# WORK INSTRUCTION
Output only the lines below that start at the line containing "## synth_stat cells, drive strengths merged" and end at the line containing "a21o,2,0.39", with both ends kept.

[Start of Attachment]

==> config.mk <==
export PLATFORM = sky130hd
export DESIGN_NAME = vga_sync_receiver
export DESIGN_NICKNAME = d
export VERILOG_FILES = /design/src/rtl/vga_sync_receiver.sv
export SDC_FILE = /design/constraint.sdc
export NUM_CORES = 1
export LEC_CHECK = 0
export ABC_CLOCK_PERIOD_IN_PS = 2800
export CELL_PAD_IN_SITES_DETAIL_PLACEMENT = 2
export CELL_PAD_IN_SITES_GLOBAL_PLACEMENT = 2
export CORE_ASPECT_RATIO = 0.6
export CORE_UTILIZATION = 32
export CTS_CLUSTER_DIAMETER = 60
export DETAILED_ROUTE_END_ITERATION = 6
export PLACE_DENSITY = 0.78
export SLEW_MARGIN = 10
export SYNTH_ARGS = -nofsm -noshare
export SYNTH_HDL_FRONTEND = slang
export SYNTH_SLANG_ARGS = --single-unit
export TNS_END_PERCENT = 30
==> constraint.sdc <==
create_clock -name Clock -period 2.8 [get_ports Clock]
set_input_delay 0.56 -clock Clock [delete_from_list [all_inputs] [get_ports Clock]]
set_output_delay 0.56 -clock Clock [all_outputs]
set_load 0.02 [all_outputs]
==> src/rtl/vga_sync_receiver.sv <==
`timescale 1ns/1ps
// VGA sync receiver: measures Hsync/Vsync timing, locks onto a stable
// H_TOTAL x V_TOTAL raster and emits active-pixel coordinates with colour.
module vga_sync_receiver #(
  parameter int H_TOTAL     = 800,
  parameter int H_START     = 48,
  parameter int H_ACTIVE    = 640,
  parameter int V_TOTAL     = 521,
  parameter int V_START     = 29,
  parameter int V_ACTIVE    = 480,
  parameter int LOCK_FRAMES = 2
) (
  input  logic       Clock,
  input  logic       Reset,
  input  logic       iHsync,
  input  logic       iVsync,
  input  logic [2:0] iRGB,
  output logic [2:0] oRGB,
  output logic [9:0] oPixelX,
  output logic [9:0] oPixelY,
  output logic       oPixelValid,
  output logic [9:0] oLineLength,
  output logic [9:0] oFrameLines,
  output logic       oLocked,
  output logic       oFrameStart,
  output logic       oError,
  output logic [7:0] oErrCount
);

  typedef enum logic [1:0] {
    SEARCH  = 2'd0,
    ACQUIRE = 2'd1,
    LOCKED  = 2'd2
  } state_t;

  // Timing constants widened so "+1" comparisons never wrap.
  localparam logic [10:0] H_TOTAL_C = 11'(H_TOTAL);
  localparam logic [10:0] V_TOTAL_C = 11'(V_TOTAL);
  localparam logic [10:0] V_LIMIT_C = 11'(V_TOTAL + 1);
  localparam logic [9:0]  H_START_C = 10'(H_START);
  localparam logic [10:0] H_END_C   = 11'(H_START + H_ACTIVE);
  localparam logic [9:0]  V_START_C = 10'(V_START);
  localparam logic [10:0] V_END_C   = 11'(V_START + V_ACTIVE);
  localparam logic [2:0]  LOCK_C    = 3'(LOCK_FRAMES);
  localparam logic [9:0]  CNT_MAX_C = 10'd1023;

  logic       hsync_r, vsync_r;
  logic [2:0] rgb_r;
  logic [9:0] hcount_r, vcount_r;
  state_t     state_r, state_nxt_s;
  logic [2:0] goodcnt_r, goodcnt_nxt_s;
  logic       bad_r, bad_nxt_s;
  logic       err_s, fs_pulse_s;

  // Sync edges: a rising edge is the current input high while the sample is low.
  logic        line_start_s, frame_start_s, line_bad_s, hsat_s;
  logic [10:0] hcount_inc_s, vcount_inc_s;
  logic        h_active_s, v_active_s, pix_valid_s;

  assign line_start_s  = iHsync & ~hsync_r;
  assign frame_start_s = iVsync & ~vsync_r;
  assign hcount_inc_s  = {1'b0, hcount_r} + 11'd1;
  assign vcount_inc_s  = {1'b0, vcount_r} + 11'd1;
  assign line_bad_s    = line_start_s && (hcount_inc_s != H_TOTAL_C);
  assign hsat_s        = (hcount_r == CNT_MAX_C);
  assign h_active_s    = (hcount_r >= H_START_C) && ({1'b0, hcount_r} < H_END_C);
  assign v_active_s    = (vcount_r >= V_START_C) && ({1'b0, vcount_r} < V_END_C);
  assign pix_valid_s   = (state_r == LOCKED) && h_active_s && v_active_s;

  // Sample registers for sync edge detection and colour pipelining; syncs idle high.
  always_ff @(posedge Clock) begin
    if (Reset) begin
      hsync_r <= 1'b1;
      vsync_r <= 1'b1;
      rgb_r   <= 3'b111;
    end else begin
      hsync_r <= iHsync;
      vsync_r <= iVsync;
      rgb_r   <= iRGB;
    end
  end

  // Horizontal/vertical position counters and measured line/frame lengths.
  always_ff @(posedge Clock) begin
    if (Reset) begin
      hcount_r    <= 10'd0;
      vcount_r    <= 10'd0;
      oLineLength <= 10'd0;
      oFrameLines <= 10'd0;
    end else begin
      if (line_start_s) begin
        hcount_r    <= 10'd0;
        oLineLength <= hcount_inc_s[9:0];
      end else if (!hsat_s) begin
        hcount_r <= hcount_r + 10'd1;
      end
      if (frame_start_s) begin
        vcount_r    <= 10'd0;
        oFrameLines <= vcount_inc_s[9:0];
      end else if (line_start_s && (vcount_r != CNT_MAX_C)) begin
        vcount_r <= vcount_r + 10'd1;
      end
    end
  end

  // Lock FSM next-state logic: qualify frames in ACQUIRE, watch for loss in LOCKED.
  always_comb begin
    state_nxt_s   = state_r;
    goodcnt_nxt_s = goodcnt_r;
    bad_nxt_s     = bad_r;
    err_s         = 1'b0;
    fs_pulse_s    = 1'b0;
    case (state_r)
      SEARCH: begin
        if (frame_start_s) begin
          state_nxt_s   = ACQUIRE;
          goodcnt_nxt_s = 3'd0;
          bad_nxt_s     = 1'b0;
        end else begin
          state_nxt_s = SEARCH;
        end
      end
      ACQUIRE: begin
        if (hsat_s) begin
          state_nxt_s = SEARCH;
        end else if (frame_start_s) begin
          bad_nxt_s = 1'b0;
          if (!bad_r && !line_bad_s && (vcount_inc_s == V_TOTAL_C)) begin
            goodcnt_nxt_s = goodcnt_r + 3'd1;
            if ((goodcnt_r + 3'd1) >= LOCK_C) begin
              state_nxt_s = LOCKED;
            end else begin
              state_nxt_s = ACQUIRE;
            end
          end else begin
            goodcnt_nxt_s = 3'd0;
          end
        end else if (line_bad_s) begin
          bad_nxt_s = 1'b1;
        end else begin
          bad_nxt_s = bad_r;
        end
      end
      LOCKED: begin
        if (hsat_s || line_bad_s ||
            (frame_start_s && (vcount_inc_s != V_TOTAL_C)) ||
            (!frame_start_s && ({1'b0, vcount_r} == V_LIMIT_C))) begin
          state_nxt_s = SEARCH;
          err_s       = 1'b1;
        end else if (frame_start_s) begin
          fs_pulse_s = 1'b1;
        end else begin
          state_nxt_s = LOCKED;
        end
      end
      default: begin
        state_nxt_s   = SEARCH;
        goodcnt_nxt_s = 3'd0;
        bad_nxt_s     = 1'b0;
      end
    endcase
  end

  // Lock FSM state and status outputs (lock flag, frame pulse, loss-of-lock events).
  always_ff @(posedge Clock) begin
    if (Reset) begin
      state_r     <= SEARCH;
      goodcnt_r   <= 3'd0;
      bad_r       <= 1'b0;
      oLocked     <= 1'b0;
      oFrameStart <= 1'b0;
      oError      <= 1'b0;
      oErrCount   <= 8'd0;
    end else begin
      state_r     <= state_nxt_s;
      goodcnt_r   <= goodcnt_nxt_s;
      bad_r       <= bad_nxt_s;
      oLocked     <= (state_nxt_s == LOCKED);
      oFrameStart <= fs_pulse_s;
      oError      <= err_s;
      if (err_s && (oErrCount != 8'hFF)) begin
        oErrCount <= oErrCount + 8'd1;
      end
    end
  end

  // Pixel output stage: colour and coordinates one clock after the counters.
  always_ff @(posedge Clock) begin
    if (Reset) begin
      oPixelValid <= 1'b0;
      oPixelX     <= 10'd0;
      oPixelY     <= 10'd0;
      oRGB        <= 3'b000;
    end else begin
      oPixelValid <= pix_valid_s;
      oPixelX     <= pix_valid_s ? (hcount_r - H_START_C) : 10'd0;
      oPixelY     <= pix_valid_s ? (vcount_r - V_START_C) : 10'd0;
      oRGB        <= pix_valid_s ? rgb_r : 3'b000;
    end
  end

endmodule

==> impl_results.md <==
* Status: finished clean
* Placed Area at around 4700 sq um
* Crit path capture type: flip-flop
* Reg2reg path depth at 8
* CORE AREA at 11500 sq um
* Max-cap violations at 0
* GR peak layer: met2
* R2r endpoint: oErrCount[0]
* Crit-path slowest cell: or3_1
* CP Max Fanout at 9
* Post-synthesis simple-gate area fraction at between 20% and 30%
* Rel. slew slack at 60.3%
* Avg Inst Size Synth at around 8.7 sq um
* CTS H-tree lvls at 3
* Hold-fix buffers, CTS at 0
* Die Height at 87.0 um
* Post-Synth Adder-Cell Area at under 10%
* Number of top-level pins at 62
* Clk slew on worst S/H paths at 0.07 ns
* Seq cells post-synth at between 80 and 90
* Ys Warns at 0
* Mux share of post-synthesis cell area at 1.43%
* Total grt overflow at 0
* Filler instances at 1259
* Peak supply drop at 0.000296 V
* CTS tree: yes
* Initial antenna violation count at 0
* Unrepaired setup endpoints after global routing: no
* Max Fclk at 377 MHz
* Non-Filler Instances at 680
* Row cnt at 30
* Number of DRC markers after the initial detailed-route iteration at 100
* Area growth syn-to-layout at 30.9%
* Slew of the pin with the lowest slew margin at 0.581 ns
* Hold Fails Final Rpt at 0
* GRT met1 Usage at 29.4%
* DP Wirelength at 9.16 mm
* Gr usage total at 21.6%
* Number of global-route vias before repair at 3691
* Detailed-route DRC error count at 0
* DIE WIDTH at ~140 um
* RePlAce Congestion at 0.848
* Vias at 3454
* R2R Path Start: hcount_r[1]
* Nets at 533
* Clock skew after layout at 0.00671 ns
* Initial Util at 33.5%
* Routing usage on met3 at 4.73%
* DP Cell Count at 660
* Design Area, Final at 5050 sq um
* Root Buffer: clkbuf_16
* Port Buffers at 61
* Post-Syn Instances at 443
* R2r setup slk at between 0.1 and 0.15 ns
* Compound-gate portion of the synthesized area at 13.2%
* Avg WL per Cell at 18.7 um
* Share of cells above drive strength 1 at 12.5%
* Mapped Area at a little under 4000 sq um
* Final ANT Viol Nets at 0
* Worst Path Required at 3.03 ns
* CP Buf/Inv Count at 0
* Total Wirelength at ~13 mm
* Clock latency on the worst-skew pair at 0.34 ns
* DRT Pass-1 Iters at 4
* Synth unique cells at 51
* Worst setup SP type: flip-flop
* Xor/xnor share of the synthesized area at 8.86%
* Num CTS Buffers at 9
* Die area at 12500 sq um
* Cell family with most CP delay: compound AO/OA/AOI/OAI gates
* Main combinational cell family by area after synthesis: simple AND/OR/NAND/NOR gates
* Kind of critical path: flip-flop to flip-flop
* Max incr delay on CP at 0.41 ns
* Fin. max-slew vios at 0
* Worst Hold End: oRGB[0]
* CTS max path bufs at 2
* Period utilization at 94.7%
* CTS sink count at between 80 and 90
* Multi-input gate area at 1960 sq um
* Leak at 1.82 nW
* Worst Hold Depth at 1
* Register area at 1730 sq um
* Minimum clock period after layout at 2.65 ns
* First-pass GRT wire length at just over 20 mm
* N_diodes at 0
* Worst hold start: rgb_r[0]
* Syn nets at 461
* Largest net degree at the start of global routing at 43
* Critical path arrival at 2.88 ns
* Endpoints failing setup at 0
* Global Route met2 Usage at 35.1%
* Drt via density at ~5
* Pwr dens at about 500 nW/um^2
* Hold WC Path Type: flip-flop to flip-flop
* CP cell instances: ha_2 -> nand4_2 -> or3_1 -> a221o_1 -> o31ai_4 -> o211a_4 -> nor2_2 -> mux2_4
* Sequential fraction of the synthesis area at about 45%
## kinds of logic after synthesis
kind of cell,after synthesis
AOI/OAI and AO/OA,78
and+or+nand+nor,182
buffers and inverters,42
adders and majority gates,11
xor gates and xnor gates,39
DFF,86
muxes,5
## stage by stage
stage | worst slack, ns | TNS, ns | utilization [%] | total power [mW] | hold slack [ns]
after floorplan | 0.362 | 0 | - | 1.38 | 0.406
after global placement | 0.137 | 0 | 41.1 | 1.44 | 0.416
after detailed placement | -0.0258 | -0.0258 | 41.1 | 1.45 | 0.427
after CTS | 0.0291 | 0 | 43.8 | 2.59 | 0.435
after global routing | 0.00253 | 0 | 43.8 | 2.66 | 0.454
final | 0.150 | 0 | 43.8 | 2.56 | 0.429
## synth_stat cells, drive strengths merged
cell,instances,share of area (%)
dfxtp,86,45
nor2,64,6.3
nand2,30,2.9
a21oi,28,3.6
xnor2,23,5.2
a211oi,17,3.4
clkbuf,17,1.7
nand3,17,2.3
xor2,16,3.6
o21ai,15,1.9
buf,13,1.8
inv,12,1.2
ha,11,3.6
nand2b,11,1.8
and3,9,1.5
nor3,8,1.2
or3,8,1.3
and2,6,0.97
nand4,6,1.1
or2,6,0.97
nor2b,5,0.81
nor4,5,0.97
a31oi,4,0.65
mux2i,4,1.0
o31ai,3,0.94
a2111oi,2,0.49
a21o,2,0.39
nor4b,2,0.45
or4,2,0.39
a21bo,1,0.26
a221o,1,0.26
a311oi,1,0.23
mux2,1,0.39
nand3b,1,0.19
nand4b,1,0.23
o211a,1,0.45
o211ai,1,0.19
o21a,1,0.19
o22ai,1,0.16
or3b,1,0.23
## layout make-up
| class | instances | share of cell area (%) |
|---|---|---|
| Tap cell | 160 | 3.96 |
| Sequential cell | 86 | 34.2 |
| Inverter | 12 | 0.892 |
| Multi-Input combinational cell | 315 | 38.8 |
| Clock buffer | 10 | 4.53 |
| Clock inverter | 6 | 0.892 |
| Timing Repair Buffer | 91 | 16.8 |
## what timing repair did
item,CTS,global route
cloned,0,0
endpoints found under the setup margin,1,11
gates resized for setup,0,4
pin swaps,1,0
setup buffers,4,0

[End of Attachment]

# RESPONSE BOX
## synth_stat cells, drive strengths merged
cell,instances,share of area (%)
dfxtp,86,45
nor2,64,6.3
nand2,30,2.9
a21oi,28,3.6
xnor2,23,5.2
a211oi,17,3.4
clkbuf,17,1.7
nand3,17,2.3
xor2,16,3.6
o21ai,15,1.9
buf,13,1.8
inv,12,1.2
ha,11,3.6
nand2b,11,1.8
and3,9,1.5
nor3,8,1.2
or3,8,1.3
and2,6,0.97
nand4,6,1.1
or2,6,0.97
nor2b,5,0.81
nor4,5,0.97
a31oi,4,0.65
mux2i,4,1.0
o31ai,3,0.94
a2111oi,2,0.49
a21o,2,0.39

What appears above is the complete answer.